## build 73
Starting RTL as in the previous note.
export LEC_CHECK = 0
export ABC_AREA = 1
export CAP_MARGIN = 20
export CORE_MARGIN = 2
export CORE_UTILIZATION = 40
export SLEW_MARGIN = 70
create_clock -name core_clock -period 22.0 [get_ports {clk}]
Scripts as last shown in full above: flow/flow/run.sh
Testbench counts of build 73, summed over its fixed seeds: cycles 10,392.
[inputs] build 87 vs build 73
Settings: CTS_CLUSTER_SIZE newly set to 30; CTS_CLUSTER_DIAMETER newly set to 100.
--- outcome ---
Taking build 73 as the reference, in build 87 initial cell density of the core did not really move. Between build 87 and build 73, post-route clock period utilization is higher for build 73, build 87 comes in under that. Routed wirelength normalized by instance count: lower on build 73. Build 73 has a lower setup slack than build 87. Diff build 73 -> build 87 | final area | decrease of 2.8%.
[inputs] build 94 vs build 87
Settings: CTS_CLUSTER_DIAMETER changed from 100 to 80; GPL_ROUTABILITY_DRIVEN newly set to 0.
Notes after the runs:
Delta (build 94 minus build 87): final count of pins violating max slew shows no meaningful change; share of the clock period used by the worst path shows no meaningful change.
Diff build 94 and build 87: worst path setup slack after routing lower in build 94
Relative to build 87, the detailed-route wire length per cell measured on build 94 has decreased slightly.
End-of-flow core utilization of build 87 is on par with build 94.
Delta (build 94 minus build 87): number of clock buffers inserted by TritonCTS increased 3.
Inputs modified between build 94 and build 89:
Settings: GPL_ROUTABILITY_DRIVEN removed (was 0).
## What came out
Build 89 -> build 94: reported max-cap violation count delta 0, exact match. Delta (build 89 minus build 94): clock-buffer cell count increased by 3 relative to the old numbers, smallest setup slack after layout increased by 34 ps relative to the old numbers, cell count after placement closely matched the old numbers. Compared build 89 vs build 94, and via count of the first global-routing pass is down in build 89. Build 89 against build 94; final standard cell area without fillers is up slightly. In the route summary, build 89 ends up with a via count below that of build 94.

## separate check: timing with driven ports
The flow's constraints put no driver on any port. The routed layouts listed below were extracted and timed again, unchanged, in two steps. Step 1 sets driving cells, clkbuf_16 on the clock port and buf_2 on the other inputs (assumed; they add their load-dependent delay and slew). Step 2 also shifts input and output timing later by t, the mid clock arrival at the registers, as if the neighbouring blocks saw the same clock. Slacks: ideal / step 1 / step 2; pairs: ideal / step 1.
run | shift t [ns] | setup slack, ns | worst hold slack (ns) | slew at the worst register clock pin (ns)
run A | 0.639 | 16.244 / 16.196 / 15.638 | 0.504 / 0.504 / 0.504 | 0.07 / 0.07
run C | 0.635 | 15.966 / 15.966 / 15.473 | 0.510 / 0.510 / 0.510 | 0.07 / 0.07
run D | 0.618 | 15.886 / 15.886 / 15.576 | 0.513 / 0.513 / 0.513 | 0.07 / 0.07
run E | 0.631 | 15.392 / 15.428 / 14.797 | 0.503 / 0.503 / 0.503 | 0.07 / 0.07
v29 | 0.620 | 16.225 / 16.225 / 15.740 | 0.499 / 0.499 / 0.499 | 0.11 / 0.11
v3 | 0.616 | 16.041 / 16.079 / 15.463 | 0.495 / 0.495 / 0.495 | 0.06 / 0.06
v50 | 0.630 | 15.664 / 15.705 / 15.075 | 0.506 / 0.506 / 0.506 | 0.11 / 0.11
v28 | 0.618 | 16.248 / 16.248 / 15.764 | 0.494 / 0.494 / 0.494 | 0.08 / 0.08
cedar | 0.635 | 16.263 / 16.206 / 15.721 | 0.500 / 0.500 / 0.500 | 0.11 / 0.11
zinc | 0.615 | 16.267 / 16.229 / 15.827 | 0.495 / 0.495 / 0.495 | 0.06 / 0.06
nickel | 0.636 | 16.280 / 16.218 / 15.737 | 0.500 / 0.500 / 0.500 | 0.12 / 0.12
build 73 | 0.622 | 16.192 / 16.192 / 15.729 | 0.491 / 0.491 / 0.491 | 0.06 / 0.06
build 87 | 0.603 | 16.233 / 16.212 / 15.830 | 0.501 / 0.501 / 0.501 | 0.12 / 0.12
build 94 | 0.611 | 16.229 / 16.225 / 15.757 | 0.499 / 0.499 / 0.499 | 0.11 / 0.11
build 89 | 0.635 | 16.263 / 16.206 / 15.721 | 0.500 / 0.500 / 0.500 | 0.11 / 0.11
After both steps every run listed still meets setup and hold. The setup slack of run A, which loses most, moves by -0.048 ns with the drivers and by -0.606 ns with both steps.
Background: an optimization exercise with open tools, aiming at small area. Do not read the settings as production practice.
Function was checked by simulation only, so behaviour that the tests miss may differ from the original.
Power figures rest on the tool's default switching activity, not on a simulated workload.

==> flow/design.v <==
`timescale 1ns/1ps
package st_source_pkg;
   localparam int SYMBOL_W    = 8;
   localparam int NUM_SYMBOLS = 4;
   localparam int DATA_W      = SYMBOL_W * NUM_SYMBOLS;
   localparam int CHANNEL_W   = 4;
   localparam int BEATS       = 2;
   localparam int LANE_W      = $clog2(BEATS + 1);
   localparam int READY_LATENCY = 1;
   localparam int QUEUE_DEPTH   = 16;
   localparam int PTR_W         = $clog2(QUEUE_DEPTH);
   localparam int CNT_W         = $clog2(QUEUE_DEPTH + 1);
   localparam int IDLE_W        = 8;
   localparam int LAT_W         = 16;
   localparam int TXN_W         = IDLE_W + 2 + CHANNEL_W + DATA_W;
   localparam int BEAT_W        = 3 + CHANNEL_W + DATA_W;
   typedef struct packed {
      logic [IDLE_W-1:0]    idles;
      logic                 sop;
      logic                 eop;
      logic [CHANNEL_W-1:0] channel;
      logic [DATA_W-1:0]    data;
   } st_txn_t;
   typedef struct packed {
      logic                 valid;
      logic                 sop;
      logic                 eop;
      logic [CHANNEL_W-1:0] channel;
      logic [DATA_W-1:0]    data;
   } st_beat_t;
   typedef struct packed {
      logic [BEATS-1:0]           valid;
      logic [BEATS-1:0]           sop;
      logic [BEATS-1:0]           eop;
      logic [BEATS*CHANNEL_W-1:0] channel;
      logic [BEATS*DATA_W-1:0]    data;
   } st_bus_t;
   typedef struct packed {
      logic [LAT_W-1:0] latency;
      logic [LAT_W-1:0] count;
   } st_resp_t;
   typedef enum logic {
      IDLE_LOW  = 1'b0,
      IDLE_HIGH = 1'b1
   } st_idle_mode_e;
endpackage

+ + + + + + +

**Instructions for the task:**
All records should be returned verbatim, none left out.

**Answer section:**
## build 73
Starting RTL as in the previous note.
export LEC_CHECK = 0
export ABC_AREA = 1
export CAP_MARGIN = 20
export CORE_MARGIN = 2
export CORE_UTILIZATION = 40
export SLEW_MARGIN = 70
create_clock -name core_clock -period 22.0 [get_ports {clk}]
Scripts as last shown in full above: flow/flow/run.sh
Testbench counts of build 73, summed over its fixed seeds: cycles 10,392.
[inputs] build 87 vs build 73
Settings: CTS_CLUSTER_SIZE newly set to 30; CTS_CLUSTER_DIAMETER newly set to 100.
--- outcome ---
Taking build 73 as the reference, in build 87 initial cell density of the core did not really move. Between build 87 and build 73, post-route clock period utilization is higher for build 73, build 87 comes in under that. Routed wirelength normalized by instance count: lower on build 73. Build 73 has a lower setup slack than build 87. Diff build 73 -> build 87 | final area | decrease of 2.8%.
[inputs] build 94 vs build 87
Settings: CTS_CLUSTER_DIAMETER changed from 100 to 80; GPL_ROUTABILITY_DRIVEN newly set to 0.
Notes after the runs:
Delta (build 94 minus build 87): final count of pins violating max slew shows no meaningful change; share of the clock period used by the worst path shows no meaningful change.
Diff build 94 and build 87: worst path setup slack after routing lower in build 94
Relative to build 87, the detailed-route wire length per cell measured on build 94 has decreased slightly.
End-of-flow core utilization of build 87 is on par with build 94.
Delta (build 94 minus build 87): number of clock buffers inserted by TritonCTS increased 3.
Inputs modified between build 94 and build 89:
Settings: GPL_ROUTABILITY_DRIVEN removed (was 0).
## What came out
Build 89 -> build 94: reported max-cap violation count delta 0, exact match. Delta (build 89 minus build 94): clock-buffer cell count increased by 3 relative to the old numbers, smallest setup slack after layout increased by 34 ps relative to the old numbers, cell count after placement closely matched the old numbers. Compared build 89 vs build 94, and via count of the first global-routing pass is down in build 89. Build 89 against build 94; final standard cell area without fillers is up slightly. In the route summary, build 89 ends up with a via count below that of build 94.

## separate check: timing with driven ports
The flow's constraints put no driver on any port. The routed layouts listed below were extracted and timed again, unchanged, in two steps. Step 1 sets driving cells, clkbuf_16 on the clock port and buf_2 on the other inputs (assumed; they add their load-dependent delay and slew). Step 2 also shifts input and output timing later by t, the mid clock arrival at the registers, as if the neighbouring blocks saw the same clock. Slacks: ideal / step 1 / step 2; pairs: ideal / step 1.
run | shift t [ns] | setup slack, ns | worst hold slack (ns) | slew at the worst register clock pin (ns)
run A | 0.639 | 16.244 / 16.196 / 15.638 | 0.504 / 0.504 / 0.504 | 0.07 / 0.07
run C | 0.635 | 15.966 / 15.966 / 15.473 | 0.510 / 0.510 / 0.510 | 0.07 / 0.07
run D | 0.618 | 15.886 / 15.886 / 15.576 | 0.513 / 0.513 / 0.513 | 0.07 / 0.07
run E | 0.631 | 15.392 / 15.428 / 14.797 | 0.503 / 0.503 / 0.503 | 0.07 / 0.07
v29 | 0.620 | 16.225 / 16.225 / 15.740 | 0.499 / 0.499 / 0.499 | 0.11 / 0.11
v3 | 0.616 | 16.041 / 16.079 / 15.463 | 0.495 / 0.495 / 0.495 | 0.06 / 0.06
v50 | 0.630 | 15.664 / 15.705 / 15.075 | 0.506 / 0.506 / 0.506 | 0.11 / 0.11
v28 | 0.618 | 16.248 / 16.248 / 15.764 | 0.494 / 0.494 / 0.494 | 0.08 / 0.08
cedar | 0.635 | 16.263 / 16.206 / 15.721 | 0.500 / 0.500 / 0.500 | 0.11 / 0.11
zinc | 0.615 | 16.267 / 16.229 / 15.827 | 0.495 / 0.495 / 0.495 | 0.06 / 0.06
nickel | 0.636 | 16.280 / 16.218 / 15.737 | 0.500 / 0.500 / 0.500 | 0.12 / 0.12
build 73 | 0.622 | 16.192 / 16.192 / 15.729 | 0.491 / 0.491 / 0.491 | 0.06 / 0.06
build 87 | 0.603 | 16.233 / 16.212 / 15.830 | 0.501 / 0.501 / 0.501 | 0.12 / 0.12
build 94 | 0.611 | 16.229 / 16.225 / 15.757 | 0.499 / 0.499 / 0.499 | 0.11 / 0.11
build 89 | 0.635 | 16.263 / 16.206 / 15.721 | 0.500 / 0.500 / 0.500 | 0.11 / 0.11
After both steps every run listed still meets setup and hold. The setup slack of run A, which loses most, moves by -0.048 ns with the drivers and by -0.606 ns with both steps.
Background: an optimization exercise with open tools, aiming at small area. Do not read the settings as production practice.
Function was checked by simulation only, so behaviour that the tests miss may differ from the original.
Power figures rest on the tool's default switching activity, not on a simulated workload.

==> flow/design.v <==
`timescale 1ns/1ps
package st_source_pkg;
   localparam int SYMBOL_W    = 8;
   localparam int NUM_SYMBOLS = 4;
   localparam int DATA_W      = SYMBOL_W * NUM_SYMBOLS;
   localparam int CHANNEL_W   = 4;
   localparam int BEATS       = 2;
   localparam int LANE_W      = $clog2(BEATS + 1);
   localparam int READY_LATENCY = 1;
   localparam int QUEUE_DEPTH   = 16;
   localparam int PTR_W         = $clog2(QUEUE_DEPTH);
   localparam int CNT_W         = $clog2(QUEUE_DEPTH + 1);
   localparam int IDLE_W        = 8;
   localparam int LAT_W         = 16;
   localparam int TXN_W         = IDLE_W + 2 + CHANNEL_W + DATA_W;
   localparam int BEAT_W        = 3 + CHANNEL_W + DATA_W;
   typedef struct packed {
      logic [IDLE_W-1:0]    idles;
      logic                 sop;
      logic                 eop;
      logic [CHANNEL_W-1:0] channel;
      logic [DATA_W-1:0]    data;
   } st_txn_t;
   typedef struct packed {
      logic                 valid;
      logic                 sop;
      logic                 eop;
      logic [CHANNEL_W-1:0] channel;
      logic [DATA_W-1:0]    data;
   } st_beat_t;
   typedef struct packed {
      logic [BEATS-1:0]           valid;
      logic [BEATS-1:0]           sop;
      logic [BEATS-1:0]           eop;
      logic [BEATS*CHANNEL_W-1:0] channel;
      logic [BEATS*DATA_W-1:0]    data;
   } st_bus_t;
   typedef struct packed {
      logic [LAT_W-1:0] latency;
      logic [LAT_W-1:0] count;
   } st_resp_t;
   typedef enum logic {
      IDLE_LOW  = 1'b0,
      IDLE_HIGH = 1'b1
   } st_idle_mode_e;
endpackage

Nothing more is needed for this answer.